◆ Your objective: Your reply should be a single number, the count of lines in the records that contain the string "Initial".

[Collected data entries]
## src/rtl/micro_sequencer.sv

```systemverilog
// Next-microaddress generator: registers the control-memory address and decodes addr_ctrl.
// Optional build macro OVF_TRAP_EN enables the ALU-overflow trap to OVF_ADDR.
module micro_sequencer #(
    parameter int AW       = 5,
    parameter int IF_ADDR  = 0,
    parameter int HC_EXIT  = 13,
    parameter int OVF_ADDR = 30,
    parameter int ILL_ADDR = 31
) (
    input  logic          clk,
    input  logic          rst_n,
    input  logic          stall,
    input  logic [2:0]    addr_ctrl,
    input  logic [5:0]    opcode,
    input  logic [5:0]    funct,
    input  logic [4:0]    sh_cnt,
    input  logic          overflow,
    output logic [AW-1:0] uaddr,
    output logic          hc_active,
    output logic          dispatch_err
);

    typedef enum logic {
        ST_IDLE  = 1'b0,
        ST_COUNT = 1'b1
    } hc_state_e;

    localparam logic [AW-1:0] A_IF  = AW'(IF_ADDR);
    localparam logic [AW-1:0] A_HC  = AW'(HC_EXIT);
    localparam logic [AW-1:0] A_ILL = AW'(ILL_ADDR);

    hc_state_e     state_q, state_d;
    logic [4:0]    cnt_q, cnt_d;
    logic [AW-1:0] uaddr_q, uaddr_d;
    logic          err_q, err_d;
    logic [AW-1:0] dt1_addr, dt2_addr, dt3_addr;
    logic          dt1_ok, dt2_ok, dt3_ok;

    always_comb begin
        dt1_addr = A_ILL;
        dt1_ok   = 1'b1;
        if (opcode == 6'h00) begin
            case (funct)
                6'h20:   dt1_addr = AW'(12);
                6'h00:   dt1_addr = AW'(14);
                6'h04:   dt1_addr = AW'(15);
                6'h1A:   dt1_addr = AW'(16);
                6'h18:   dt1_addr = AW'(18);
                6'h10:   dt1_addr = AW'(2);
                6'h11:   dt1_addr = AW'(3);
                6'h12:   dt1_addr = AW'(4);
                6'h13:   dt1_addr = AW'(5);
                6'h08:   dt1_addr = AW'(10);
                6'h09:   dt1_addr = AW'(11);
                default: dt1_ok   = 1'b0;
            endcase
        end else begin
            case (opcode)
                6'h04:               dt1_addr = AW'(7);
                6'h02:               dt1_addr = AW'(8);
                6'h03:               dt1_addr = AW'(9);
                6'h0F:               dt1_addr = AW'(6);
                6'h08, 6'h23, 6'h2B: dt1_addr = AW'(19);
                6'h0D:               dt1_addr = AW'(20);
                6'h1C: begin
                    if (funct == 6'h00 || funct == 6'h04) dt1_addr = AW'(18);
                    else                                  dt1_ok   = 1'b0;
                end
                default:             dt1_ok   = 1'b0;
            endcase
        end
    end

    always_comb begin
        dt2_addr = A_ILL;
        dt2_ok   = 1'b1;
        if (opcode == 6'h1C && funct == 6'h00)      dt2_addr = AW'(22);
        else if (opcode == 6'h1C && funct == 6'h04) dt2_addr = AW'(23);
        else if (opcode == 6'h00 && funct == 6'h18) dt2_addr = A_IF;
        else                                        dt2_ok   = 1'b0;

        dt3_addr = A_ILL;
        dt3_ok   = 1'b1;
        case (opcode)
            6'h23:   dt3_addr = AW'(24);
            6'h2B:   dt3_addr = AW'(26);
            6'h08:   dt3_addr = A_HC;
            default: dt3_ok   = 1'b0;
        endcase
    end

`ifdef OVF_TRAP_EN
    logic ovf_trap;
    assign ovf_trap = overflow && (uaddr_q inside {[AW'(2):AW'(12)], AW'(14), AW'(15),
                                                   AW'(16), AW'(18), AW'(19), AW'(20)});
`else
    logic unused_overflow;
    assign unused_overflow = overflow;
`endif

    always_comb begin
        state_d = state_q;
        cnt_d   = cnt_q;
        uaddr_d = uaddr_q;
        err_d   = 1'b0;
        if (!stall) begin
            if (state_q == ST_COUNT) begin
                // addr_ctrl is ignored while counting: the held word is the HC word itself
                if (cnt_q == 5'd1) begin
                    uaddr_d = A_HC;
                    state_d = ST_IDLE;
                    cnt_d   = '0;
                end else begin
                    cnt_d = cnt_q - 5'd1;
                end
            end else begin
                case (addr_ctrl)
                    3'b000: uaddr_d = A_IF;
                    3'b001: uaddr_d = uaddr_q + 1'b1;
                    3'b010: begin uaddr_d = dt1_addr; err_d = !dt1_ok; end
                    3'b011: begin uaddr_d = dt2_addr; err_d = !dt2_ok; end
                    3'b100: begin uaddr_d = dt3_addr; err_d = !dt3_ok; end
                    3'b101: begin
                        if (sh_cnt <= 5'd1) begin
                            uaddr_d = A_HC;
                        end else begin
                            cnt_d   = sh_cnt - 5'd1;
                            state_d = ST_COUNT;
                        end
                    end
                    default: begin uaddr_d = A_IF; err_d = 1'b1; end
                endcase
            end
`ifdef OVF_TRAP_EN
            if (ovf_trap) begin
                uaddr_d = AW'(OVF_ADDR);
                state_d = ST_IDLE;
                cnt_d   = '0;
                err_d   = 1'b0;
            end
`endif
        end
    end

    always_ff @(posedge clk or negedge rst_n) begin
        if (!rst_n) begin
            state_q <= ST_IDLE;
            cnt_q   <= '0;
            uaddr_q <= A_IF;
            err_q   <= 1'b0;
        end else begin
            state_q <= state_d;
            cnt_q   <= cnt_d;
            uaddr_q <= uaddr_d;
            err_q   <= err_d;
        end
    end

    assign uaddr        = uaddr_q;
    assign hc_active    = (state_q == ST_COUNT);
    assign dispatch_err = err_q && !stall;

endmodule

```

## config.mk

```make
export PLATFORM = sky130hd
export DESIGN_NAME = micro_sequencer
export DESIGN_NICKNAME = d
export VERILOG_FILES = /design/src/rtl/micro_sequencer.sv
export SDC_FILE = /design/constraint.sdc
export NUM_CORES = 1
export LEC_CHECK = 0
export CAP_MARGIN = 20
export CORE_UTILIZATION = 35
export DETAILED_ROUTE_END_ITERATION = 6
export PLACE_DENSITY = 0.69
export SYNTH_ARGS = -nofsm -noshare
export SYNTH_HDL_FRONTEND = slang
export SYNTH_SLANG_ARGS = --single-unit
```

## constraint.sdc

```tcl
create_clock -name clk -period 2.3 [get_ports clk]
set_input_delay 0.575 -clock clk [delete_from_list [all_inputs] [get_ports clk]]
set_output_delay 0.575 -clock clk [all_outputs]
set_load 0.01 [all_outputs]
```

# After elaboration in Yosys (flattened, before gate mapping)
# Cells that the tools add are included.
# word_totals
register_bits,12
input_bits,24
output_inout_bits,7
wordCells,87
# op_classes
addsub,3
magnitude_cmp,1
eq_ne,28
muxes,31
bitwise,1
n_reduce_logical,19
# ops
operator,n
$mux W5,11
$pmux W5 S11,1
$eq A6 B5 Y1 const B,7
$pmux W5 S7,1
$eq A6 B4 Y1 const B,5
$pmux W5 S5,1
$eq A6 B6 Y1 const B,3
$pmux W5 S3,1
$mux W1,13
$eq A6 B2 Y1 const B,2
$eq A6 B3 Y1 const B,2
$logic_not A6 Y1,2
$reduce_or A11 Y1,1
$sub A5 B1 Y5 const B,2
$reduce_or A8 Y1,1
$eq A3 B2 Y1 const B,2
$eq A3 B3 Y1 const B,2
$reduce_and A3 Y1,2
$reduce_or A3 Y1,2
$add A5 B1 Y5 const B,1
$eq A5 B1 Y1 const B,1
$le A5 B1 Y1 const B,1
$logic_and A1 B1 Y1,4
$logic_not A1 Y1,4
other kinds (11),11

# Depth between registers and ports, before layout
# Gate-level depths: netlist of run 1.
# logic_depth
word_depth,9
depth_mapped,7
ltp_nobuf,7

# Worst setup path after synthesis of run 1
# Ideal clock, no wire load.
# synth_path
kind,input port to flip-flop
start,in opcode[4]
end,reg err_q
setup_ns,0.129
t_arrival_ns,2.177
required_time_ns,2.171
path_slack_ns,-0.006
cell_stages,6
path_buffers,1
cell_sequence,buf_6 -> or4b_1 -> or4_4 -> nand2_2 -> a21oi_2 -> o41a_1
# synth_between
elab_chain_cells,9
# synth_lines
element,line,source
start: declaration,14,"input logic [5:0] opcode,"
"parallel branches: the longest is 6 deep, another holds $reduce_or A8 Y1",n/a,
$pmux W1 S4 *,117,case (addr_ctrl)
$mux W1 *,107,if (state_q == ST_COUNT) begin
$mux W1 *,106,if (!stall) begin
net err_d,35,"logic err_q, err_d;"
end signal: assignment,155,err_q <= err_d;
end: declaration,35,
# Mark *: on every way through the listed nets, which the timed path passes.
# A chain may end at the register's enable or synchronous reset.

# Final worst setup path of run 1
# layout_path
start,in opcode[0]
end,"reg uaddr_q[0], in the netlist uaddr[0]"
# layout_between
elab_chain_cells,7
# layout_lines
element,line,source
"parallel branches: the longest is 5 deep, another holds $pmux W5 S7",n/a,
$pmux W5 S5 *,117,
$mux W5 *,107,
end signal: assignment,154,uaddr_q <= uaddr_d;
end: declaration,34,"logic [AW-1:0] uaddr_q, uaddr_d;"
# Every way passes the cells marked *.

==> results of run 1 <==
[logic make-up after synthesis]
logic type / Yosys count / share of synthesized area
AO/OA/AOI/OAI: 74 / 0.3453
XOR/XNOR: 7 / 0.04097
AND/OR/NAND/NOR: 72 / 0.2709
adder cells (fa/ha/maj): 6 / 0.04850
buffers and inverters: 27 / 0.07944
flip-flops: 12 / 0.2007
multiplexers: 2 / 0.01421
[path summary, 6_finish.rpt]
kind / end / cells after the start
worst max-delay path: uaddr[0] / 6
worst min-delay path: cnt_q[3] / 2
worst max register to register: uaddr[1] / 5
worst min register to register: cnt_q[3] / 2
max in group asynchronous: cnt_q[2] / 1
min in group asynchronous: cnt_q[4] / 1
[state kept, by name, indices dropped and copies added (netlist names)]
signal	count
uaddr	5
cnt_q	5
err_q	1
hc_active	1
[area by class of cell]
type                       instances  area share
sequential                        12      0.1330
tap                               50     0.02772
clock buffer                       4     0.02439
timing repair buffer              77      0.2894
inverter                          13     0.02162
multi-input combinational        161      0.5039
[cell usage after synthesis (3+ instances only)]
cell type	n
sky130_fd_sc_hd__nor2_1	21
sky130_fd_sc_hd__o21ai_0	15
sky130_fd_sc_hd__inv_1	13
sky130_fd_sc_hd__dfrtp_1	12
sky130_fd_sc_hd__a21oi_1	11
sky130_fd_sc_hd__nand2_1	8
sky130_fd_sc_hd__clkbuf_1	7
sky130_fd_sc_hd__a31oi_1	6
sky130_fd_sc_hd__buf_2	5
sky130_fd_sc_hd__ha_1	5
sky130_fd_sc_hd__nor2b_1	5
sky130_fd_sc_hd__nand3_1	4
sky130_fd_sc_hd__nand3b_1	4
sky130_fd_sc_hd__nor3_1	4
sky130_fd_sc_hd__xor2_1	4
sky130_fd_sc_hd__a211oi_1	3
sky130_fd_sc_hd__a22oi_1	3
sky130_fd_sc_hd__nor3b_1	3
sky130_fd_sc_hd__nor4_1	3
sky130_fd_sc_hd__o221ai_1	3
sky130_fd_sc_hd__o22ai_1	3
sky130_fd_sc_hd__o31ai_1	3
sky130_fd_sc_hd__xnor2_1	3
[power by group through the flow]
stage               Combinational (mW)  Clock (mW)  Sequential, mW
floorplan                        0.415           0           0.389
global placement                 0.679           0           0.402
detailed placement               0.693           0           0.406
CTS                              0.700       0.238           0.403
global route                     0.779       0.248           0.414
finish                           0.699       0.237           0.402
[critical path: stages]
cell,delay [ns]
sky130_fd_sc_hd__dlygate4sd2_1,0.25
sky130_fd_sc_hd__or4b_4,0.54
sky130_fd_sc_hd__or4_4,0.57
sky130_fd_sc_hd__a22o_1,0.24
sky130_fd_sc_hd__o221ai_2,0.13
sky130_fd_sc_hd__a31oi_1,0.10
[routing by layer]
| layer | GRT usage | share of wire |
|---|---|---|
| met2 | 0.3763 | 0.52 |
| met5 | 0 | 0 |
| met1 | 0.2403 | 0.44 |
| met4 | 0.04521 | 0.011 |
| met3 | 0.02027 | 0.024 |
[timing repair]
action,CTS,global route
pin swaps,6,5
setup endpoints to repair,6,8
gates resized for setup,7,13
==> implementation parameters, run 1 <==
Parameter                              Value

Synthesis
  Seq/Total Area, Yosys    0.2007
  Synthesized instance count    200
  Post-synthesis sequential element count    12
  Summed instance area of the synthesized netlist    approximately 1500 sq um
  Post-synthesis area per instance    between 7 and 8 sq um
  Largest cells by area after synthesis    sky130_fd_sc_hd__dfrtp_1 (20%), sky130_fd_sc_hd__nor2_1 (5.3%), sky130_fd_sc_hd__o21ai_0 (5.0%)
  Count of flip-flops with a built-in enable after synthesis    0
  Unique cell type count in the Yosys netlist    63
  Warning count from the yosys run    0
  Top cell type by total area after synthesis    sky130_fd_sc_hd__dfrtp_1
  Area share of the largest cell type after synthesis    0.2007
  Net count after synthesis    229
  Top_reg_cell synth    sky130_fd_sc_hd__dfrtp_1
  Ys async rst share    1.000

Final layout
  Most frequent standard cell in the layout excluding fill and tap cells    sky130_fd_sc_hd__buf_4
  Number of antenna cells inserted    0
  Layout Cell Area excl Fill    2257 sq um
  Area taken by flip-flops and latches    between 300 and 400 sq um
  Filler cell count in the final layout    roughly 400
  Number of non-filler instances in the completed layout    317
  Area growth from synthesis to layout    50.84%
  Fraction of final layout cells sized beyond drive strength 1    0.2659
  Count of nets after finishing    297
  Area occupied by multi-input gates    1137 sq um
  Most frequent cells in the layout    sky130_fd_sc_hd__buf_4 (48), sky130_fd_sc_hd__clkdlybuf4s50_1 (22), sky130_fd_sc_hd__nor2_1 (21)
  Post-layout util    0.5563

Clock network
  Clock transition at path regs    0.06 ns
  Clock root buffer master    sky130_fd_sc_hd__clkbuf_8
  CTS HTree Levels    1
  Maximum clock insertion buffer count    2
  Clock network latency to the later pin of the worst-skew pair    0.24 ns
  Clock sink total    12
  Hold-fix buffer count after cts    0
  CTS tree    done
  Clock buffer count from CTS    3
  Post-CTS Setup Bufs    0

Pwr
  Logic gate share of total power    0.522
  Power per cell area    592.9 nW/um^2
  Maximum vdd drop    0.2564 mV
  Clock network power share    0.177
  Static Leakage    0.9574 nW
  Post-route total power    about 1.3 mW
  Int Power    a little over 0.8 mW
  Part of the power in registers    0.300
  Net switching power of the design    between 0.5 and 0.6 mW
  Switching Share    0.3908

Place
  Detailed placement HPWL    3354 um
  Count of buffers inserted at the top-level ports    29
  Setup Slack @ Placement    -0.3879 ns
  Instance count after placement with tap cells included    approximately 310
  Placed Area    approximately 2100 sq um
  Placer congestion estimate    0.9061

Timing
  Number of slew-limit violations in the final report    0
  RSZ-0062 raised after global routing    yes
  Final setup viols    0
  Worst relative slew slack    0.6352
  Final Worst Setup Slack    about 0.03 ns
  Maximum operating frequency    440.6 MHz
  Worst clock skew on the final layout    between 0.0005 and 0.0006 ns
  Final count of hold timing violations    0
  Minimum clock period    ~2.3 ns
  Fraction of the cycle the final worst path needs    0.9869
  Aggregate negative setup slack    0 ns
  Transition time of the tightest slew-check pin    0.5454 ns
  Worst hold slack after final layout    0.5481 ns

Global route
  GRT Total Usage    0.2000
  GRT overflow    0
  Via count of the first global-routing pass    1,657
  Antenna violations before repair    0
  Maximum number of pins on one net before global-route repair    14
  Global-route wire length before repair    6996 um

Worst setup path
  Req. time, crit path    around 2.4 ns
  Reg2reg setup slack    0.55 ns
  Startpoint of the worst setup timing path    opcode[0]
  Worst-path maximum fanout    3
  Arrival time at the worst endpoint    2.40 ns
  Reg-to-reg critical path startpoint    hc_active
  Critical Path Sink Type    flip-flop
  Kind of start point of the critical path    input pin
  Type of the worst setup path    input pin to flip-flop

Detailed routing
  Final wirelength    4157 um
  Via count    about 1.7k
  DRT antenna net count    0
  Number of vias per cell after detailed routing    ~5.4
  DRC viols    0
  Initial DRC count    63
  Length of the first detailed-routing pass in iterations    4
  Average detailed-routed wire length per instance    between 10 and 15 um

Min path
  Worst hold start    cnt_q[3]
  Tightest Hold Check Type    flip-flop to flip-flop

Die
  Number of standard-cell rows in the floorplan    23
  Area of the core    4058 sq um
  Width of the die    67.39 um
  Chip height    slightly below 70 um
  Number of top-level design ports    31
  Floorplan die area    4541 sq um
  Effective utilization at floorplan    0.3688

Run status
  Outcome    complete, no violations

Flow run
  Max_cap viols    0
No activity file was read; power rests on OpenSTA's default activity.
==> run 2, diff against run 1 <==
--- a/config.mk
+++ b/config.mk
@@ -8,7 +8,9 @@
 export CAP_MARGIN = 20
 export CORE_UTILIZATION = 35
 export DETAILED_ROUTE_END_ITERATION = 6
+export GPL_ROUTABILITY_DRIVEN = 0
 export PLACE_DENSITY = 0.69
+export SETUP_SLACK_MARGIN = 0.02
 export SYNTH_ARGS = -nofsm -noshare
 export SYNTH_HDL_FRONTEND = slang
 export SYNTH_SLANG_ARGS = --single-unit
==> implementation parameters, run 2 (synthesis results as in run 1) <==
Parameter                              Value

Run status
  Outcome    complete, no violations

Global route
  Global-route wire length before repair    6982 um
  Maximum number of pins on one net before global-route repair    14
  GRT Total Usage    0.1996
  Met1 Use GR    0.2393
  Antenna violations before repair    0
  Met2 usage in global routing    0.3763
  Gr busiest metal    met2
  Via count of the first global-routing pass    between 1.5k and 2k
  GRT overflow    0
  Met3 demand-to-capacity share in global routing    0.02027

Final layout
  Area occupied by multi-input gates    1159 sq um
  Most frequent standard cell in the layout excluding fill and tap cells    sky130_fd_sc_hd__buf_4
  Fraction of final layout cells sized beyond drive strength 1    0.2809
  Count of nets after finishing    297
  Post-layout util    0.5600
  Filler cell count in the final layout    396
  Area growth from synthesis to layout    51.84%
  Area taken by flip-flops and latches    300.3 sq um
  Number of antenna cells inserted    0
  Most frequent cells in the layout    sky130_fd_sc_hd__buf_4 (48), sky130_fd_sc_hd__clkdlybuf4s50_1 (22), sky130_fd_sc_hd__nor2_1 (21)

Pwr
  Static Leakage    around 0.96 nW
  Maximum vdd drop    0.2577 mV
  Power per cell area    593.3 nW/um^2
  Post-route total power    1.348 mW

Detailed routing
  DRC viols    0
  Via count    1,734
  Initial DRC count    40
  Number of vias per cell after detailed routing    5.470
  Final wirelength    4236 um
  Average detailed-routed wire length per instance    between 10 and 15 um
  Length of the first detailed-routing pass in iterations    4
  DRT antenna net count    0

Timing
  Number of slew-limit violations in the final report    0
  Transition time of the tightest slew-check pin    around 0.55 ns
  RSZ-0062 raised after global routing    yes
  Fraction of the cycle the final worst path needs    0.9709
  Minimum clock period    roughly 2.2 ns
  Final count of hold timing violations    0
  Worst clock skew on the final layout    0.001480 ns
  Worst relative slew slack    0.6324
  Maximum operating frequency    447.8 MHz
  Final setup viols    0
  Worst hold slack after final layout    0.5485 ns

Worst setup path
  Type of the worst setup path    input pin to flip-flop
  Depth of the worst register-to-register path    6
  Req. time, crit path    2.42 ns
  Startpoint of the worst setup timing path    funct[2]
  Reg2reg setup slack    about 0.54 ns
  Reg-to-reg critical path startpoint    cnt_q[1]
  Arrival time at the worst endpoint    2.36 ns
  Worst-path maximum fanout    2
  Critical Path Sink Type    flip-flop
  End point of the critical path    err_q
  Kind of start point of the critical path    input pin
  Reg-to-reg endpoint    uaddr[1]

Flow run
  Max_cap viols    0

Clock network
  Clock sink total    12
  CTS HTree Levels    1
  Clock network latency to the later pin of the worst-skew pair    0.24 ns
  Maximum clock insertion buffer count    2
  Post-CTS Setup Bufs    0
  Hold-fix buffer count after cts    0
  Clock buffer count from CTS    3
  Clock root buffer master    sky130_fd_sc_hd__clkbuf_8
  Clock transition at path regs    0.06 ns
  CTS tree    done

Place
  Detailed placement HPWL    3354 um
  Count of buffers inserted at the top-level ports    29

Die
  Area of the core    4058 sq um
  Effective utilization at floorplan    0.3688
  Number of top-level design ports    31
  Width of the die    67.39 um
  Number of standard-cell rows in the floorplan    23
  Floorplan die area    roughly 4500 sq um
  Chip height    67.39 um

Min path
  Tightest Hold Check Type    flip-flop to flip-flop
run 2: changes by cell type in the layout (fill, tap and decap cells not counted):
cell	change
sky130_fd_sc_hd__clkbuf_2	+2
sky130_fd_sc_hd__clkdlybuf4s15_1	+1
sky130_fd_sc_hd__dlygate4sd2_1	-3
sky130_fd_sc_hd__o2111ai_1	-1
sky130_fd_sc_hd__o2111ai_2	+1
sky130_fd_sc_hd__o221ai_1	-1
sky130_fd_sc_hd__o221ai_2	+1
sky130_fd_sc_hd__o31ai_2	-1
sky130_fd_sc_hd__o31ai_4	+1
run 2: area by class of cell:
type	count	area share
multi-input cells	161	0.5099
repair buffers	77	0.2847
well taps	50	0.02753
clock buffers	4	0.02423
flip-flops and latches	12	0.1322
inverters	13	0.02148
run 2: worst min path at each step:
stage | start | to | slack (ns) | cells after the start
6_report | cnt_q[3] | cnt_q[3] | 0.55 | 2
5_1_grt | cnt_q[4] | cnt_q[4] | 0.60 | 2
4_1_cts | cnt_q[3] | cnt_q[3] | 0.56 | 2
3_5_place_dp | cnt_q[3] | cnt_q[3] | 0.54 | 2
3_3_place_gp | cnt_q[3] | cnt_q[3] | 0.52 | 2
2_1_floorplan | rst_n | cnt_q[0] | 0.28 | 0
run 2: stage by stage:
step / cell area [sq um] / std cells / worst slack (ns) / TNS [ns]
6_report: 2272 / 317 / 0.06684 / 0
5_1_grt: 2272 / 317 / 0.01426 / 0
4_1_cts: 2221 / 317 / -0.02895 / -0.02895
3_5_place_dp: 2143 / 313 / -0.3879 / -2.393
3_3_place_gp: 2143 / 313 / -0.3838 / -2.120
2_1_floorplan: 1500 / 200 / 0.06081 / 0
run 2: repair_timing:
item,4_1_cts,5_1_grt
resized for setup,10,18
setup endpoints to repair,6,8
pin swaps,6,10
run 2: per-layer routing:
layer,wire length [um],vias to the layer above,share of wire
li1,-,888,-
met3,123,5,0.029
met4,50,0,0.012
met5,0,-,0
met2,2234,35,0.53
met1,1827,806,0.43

◆ Answer to this task: 2